Five distinct statements by Ms. Lewinsky make Ms. Tripp the sole source of the
job-for-affidavit notion which the OIC holds out as the heart of the obstruction
case. Ms. Lewinsky's recitation of Ms. Tripp's statements are the only direct
evidence contained in the appendices bearing on that idea. Yet these statements are
nowhere to be found in the Referral.
f. The Referral Suppresses Directly Exculpatory Statements of Ms. Lewinsky
Finally, the OIC's chronology of key events fails to include the following three
statements of Ms. Lewinsky bearing directly on the core of this issue. The first
was made in Ms. Lewinsky's original proffer on February 1, 1998:
"Neither the Pres[ident] nor Mr. Jordan (or anyone on their behalf) asked or
encouraged me to lie." App. at 718.
The second was made in her very first interview with the OIC:
[t]here was no agreement with the President, JORDAN, or anyone else that LEWINSKY
had to sign the Jones affidavit before getting a job in New York. LEWINSKY never
demanded a job from JORDAN in return for a favorable affidavit. Neither the
President nor JORDAN ever told LEWINSKY that she had to lie.
App. at 1398 (7/27/98 FBI Form 302 Interview of Ms. Lewinsky). The third was made
at the close of Ms. Lewinsky's grand jury testimony in response to a question from a
grand juror:
Q. Monica, is there anything that you would like to add to your prior testimony . .
. anything that you think needs to be amplified on or clarified?
A. . . . I would just like to say that no one ever asked me to lie and I was never
promised a job for my silence.
App. at 1161 (8/20/98 grand jury testimony of Ms.
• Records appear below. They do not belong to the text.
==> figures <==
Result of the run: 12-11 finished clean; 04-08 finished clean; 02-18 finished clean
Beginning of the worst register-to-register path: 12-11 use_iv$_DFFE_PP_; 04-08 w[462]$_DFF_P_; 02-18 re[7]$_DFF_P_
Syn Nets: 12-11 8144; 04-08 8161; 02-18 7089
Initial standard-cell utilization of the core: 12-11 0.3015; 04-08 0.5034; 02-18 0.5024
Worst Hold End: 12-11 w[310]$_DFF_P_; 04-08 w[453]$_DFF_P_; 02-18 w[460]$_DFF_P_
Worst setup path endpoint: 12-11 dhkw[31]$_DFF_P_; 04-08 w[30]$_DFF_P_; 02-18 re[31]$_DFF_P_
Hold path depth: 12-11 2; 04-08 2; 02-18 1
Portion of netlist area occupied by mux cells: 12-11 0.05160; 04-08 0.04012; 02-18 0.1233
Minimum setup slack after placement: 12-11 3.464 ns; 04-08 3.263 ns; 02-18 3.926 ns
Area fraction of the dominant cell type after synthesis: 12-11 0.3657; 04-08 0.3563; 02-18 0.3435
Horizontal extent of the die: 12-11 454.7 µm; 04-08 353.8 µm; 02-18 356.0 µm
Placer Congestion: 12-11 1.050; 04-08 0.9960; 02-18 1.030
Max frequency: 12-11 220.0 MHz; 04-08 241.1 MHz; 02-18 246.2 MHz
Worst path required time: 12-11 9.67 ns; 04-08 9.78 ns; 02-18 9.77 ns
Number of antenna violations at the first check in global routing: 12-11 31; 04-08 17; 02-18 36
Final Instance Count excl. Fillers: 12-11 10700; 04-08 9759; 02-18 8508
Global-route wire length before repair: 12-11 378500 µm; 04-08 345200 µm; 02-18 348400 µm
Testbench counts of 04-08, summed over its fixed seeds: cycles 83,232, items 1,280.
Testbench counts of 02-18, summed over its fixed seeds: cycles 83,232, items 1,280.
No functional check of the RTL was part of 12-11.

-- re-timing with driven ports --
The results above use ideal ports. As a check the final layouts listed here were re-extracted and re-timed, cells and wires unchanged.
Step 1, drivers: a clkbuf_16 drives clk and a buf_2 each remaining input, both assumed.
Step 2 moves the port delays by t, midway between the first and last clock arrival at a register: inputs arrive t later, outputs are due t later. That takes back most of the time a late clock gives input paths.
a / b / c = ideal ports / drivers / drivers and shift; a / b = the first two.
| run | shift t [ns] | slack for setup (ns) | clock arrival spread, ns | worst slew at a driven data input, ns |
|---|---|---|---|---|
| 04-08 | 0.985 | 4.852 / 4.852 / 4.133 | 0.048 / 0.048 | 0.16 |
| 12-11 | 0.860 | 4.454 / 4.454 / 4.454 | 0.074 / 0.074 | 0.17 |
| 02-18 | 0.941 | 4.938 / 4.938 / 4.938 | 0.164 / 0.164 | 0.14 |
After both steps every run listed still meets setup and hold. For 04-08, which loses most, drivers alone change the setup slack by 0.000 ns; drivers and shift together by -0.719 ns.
Lewinsky).
From initial proffer to the last minutes of her grand jury appearance, the testimony
of Ms. Lewinsky (the OIC's principal witness) has been clear and consistent on this
obstruction issue: she was never asked or encouraged to lie or promised a job for
silence or for a favorable affidavit.
g. Conclusion
There was no obstruction of justice in connection with Ms. Lewinsky's job search.
That search was undertaken long before her involvement in the Jones case was known
to anyone. It involved individuals other than the President and his friends. It
resulted in several dead ends. It was not conducted according to any timetable,
explicit or tacit. It was completed without pressure of any kind and without
reference to the Jones case.
The Referral's insinuations to the contrary are just that. When the omissions and
falsely suggestive juxtapositions are examined, the truth becomes clear: The
jobs-based obstruction charge lacks even the most basic circumstantial support.
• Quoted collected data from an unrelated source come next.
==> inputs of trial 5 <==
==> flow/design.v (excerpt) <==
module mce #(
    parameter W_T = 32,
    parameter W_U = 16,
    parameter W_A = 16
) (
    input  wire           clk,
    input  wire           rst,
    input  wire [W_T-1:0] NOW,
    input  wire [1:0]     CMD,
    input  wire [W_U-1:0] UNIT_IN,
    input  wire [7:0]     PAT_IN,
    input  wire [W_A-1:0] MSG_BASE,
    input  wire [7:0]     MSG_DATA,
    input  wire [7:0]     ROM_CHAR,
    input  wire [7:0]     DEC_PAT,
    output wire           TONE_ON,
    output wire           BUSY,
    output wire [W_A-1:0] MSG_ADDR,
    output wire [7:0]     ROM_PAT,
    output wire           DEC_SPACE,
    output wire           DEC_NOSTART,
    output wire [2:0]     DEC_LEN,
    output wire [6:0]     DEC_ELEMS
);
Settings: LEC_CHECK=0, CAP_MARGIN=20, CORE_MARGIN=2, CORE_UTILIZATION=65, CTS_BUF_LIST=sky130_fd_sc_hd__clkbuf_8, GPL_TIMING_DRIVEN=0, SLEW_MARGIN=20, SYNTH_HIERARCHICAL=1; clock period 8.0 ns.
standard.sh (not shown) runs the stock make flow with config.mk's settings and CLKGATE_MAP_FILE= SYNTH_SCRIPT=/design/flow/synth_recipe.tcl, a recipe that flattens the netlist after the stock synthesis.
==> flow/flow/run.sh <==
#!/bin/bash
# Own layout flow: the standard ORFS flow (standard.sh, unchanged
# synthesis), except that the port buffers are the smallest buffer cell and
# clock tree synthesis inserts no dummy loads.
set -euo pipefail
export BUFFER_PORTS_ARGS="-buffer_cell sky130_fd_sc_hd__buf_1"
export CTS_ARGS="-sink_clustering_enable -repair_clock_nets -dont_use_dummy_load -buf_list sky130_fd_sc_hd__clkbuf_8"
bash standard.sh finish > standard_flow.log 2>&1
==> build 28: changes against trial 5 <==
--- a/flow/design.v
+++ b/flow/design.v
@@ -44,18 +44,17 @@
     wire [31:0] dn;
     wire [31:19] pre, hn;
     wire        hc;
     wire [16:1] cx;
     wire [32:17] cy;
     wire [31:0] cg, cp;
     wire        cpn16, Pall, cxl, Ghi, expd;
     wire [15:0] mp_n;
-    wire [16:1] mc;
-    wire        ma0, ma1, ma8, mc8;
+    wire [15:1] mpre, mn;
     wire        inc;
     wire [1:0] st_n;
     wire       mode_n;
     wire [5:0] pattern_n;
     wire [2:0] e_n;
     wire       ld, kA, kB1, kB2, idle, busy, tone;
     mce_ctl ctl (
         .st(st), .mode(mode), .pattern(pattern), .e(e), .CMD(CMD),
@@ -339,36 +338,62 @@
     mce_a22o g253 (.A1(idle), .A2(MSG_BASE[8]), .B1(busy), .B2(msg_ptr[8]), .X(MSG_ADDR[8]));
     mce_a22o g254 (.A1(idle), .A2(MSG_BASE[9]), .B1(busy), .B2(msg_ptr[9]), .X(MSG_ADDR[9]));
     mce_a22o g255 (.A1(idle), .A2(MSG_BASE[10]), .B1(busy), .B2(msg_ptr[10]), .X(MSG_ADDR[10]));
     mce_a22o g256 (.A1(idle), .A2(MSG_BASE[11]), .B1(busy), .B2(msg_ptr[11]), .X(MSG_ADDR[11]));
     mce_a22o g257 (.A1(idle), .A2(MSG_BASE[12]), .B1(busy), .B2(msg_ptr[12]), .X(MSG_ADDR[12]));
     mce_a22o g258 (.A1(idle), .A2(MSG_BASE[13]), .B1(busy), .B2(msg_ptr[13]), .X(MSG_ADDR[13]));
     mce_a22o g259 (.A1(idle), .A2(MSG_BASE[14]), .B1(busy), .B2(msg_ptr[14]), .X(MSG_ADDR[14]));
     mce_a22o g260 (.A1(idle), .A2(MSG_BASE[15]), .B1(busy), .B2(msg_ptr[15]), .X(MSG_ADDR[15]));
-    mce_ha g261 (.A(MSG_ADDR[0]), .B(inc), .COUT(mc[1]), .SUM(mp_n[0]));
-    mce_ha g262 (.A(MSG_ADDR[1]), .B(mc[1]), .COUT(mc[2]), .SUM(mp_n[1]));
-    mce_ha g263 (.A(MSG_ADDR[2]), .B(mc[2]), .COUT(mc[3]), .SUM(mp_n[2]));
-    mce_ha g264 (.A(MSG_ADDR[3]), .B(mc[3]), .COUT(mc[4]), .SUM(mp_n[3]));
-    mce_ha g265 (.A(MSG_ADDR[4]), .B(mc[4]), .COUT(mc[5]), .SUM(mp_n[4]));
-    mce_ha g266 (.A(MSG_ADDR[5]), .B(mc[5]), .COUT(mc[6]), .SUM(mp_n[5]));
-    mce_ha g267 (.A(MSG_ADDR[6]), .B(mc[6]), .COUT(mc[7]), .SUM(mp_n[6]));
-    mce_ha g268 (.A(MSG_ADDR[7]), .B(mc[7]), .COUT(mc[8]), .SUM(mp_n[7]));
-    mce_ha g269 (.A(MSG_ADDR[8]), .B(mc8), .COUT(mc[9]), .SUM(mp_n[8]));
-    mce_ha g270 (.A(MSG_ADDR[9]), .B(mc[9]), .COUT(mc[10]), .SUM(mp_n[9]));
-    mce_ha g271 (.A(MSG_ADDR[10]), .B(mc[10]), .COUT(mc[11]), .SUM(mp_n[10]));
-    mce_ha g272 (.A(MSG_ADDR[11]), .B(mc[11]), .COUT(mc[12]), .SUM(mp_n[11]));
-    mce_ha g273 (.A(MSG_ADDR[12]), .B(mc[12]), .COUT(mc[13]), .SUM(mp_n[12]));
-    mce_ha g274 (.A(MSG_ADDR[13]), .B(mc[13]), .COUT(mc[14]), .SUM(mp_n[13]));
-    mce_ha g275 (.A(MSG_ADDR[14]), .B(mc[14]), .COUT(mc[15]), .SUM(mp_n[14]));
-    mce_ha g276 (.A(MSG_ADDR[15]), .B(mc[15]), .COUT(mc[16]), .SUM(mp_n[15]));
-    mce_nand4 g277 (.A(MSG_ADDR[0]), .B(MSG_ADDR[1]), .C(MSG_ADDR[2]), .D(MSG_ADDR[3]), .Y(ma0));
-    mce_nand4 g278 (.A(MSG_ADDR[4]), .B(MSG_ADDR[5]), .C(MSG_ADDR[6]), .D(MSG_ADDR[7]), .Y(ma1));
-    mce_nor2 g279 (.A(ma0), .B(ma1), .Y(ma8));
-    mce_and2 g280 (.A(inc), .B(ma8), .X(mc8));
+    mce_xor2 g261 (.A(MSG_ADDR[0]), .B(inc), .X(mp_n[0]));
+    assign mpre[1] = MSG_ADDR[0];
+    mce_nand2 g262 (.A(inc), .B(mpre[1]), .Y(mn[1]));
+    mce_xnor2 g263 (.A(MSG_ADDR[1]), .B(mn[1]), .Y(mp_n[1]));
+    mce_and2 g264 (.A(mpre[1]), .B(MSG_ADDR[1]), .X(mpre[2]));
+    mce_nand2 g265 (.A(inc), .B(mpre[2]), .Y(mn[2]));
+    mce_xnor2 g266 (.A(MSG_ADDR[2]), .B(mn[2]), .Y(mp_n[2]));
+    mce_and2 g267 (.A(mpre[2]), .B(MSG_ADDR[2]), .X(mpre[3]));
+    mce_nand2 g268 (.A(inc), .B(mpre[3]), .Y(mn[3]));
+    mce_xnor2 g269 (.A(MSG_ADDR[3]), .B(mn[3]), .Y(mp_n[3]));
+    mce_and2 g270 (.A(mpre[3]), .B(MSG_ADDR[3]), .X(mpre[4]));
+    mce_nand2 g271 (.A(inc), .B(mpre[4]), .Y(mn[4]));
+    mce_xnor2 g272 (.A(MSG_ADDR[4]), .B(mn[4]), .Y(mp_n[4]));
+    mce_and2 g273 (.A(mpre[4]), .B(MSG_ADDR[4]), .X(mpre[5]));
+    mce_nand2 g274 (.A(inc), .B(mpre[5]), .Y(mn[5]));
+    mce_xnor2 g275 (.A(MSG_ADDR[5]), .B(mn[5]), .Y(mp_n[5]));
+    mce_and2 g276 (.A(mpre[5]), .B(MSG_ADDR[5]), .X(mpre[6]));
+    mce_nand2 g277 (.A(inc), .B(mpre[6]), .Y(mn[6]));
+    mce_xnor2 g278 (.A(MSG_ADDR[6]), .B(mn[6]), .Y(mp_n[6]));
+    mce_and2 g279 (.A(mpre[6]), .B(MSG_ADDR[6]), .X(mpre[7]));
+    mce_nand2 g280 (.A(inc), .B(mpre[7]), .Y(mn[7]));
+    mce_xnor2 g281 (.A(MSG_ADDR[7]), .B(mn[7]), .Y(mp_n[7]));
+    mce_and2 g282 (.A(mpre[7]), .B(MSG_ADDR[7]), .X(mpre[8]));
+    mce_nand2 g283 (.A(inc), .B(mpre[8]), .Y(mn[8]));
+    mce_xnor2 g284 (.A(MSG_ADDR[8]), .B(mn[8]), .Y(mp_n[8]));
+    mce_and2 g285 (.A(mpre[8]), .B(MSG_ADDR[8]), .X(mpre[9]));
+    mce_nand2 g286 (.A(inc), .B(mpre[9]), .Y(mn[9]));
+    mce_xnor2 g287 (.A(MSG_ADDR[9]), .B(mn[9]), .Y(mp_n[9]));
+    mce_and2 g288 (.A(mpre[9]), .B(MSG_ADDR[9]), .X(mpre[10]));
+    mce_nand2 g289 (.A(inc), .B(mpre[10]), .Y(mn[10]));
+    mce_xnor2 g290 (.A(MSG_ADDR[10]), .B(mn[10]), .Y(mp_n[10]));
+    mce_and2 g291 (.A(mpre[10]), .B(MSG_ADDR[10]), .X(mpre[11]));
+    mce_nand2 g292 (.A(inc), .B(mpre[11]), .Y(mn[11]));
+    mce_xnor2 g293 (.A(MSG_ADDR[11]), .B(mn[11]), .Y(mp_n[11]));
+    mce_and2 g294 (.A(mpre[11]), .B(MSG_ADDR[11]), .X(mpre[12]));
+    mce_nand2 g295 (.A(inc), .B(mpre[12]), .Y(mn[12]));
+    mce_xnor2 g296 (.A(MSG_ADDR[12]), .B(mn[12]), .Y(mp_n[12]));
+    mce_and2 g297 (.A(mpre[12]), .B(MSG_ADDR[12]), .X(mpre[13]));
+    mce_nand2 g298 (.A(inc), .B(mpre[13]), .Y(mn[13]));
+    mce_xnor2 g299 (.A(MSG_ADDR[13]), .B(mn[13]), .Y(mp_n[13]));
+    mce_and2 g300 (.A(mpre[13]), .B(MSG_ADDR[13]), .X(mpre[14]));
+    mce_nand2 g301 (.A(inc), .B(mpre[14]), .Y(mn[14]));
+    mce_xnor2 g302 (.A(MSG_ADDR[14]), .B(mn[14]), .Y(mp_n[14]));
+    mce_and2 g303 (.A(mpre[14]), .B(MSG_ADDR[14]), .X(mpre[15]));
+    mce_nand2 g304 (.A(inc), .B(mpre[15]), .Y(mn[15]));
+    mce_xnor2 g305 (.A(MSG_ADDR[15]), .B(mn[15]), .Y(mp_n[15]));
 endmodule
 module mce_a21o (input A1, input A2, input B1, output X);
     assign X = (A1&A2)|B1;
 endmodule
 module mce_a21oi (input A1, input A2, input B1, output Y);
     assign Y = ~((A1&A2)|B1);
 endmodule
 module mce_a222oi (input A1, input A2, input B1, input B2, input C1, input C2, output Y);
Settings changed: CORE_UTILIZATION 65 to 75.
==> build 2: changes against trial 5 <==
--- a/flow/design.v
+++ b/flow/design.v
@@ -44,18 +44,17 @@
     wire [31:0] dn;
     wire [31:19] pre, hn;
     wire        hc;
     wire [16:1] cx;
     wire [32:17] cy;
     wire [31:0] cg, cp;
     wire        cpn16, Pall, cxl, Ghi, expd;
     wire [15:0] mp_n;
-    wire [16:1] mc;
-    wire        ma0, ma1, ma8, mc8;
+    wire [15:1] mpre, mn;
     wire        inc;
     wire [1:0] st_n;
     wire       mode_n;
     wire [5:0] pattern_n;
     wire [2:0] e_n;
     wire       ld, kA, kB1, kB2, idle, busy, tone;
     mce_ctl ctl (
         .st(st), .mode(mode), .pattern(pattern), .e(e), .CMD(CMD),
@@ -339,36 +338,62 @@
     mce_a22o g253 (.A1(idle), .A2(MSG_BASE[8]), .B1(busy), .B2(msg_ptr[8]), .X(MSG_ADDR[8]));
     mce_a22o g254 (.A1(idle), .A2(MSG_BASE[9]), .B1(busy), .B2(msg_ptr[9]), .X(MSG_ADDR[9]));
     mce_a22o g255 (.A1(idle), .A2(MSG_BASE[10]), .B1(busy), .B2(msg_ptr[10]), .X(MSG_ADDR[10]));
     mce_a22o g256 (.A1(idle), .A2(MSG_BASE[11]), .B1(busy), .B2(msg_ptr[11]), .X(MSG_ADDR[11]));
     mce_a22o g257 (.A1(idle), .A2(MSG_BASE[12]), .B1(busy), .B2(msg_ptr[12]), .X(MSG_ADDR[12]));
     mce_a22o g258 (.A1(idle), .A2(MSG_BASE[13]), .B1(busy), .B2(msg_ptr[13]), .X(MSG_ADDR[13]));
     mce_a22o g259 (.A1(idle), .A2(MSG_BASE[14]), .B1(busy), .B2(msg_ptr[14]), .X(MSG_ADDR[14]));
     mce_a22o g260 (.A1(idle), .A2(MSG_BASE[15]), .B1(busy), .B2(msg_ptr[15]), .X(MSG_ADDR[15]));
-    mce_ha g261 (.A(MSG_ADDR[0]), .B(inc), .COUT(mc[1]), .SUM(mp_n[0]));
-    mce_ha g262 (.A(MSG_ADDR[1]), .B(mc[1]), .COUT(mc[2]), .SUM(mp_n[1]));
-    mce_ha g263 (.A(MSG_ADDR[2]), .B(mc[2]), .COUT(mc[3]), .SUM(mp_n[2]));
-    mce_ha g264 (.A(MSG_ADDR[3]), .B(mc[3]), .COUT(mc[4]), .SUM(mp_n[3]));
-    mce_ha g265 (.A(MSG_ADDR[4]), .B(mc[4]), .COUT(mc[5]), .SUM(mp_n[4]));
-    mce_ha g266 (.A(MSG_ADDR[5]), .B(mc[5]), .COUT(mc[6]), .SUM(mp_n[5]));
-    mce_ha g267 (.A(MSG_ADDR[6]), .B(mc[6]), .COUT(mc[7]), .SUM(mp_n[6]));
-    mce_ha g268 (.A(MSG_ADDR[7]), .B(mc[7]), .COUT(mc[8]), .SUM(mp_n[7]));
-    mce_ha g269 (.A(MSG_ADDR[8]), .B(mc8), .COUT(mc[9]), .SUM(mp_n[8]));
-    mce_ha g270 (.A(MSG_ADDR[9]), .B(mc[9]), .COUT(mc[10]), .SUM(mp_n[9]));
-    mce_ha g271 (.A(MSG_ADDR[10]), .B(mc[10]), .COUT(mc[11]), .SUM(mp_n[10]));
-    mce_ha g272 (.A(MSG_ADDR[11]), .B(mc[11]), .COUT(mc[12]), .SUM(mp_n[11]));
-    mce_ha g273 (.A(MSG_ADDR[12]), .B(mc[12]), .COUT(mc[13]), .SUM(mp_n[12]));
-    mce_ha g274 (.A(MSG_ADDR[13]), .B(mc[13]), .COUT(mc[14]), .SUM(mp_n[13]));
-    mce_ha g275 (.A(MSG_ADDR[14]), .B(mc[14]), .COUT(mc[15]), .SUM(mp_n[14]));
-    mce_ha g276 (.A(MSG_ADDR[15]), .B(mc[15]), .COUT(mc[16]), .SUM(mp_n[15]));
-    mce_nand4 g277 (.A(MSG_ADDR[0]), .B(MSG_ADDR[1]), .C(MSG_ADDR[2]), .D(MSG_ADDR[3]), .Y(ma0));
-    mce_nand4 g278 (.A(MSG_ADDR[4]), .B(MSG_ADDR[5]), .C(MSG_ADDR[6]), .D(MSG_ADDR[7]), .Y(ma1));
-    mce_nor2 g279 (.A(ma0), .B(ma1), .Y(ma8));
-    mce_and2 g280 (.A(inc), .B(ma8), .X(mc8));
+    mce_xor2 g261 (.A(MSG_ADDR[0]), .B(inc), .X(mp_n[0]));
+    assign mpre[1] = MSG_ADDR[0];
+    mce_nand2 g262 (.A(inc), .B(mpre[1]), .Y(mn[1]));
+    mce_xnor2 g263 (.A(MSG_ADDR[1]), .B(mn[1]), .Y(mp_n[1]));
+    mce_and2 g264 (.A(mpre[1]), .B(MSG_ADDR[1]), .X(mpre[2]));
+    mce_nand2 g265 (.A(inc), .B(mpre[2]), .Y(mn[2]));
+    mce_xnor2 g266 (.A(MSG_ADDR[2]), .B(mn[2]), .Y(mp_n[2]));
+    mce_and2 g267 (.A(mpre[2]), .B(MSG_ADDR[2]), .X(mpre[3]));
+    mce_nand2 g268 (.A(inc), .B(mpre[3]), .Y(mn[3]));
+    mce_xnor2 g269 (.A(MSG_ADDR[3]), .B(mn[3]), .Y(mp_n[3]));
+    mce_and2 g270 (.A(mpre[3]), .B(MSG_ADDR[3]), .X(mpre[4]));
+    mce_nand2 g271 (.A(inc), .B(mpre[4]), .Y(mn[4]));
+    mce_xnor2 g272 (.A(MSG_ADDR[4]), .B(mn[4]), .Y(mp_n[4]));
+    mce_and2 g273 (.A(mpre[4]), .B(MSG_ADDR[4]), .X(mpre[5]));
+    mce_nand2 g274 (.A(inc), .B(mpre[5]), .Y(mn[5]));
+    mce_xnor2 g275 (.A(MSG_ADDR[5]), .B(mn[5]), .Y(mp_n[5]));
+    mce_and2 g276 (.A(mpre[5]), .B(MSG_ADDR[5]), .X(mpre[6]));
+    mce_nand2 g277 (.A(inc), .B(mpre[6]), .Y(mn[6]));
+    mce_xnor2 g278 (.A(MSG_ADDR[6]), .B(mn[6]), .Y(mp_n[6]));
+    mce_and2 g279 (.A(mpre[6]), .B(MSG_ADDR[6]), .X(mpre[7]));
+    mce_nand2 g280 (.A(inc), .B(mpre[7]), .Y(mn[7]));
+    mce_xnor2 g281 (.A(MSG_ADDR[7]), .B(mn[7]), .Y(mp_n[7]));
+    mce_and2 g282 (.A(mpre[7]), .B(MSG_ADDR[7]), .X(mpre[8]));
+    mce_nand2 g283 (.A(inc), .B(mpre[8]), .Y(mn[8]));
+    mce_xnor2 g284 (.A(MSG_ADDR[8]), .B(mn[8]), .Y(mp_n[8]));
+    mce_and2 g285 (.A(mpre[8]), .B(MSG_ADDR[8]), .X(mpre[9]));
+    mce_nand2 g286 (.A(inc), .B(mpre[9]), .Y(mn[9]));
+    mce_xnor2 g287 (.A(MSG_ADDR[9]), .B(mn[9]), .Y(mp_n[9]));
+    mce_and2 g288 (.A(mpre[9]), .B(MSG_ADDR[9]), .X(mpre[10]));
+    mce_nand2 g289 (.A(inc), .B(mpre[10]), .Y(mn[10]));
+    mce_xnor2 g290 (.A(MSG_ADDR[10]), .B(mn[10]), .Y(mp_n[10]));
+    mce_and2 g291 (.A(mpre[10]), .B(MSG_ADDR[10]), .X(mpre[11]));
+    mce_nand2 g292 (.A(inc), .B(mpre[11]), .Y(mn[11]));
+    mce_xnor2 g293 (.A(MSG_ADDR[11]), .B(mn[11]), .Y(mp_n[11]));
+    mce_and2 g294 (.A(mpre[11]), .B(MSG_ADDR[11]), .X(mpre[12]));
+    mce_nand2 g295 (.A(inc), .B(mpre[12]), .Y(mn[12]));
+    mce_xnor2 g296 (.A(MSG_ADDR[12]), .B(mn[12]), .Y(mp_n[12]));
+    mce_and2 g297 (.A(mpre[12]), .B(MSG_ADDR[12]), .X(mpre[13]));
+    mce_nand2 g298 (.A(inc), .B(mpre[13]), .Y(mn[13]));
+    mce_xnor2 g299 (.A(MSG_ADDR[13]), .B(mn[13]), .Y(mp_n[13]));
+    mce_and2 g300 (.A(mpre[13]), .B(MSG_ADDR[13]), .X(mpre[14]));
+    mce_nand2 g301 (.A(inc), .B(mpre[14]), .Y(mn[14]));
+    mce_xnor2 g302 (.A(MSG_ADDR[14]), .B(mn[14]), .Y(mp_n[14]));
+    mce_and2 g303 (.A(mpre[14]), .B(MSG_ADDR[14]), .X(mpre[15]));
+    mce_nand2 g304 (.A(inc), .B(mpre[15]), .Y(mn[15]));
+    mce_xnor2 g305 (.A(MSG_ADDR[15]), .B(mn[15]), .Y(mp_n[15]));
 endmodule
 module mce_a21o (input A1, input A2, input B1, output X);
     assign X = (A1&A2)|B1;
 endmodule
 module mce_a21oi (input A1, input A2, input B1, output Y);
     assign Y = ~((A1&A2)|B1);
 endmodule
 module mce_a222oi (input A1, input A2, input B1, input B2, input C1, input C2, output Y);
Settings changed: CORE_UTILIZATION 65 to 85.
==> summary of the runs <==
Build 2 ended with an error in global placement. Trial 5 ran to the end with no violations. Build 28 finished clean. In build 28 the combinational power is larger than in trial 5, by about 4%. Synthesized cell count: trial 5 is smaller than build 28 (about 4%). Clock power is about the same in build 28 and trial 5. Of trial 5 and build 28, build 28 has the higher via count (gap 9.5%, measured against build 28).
3. The President Did Not Have an Agreement or Understanding with Ms. Lewinsky to Lie
Under Oath
The Committee appears to be considering an article of impeachment concerning the
assertion in the Referral that President Clinton and Ms. Lewinsky had an
understanding or agreement that they would lie under oath in the Jones case about
their relationship. Ref. at 173; see also Schippers Presentation at 13 ("the two
agreed that they would employ the same cover story in the Jones case"). Both the
Starr Referral and the Majority's presentation simply ignore the fact that neither
Ms. Lewinsky nor the President testified that they had any such agreement regarding
their testimony in the Jones case. To the contrary, Ms. Lewinsky stated repeatedly
that she was neither asked nor encouraged to lie, by the President or anyone else on
his behalf. And Ms. Lewinsky never testified that the President ever discussed with
her in any way the substance or content of his own testimony. There simply was no
such agreement, and neither the OIC nor the majority have cited any testimony by
either of the supposed conspirators that supports one. This allegation of
obstruction of justice attempts to rest solely on the shaky basis that the President
and Ms. Lewinsky attempted to conceal the improper nature of their relationship
while it was on-going.
In the Referral, Mr. Starr inexplicably never once quotes Ms. Lewinsky's repeated,
express denials that anyone had told her to lie in the Jones case and therefore does
not even attempt to reconcile them with his theory of obstruction:
"Neither the Pres[ident] nor Mr. Jordan (or anyone on their behalf) asked or
encouraged Ms. L[ewinsky] to lie." App. at 718 (2/1/98 Proffer).
"I think I told [Tripp] that -- you know at various times the President and Mr.
Jordan had told me I had to lie. That wasn't true." App. at 942 (Ms. Lewinsky's
8/6/98 grand jury testimony).
"I think because of the public nature of how this investigation has been and what
the charges aired, that I would just like to say that no one ever asked me to lie
and I was never promised a job for my silence." App. at 1161 (Ms. Lewinsky's
8/20/98 grand jury testimony).
"Neither the President nor Jordan ever told Lewinsky that she had to lie." App. at
1398 (7/27/98 FBI Form 302 Interview of Ms. Lewinsky).
"Neither the President nor anyone ever directed Lewinsky to say anything or to lie
?" App. at 1400 (7/27/98 FBI Form 302 Interview of Ms. Lewinsky).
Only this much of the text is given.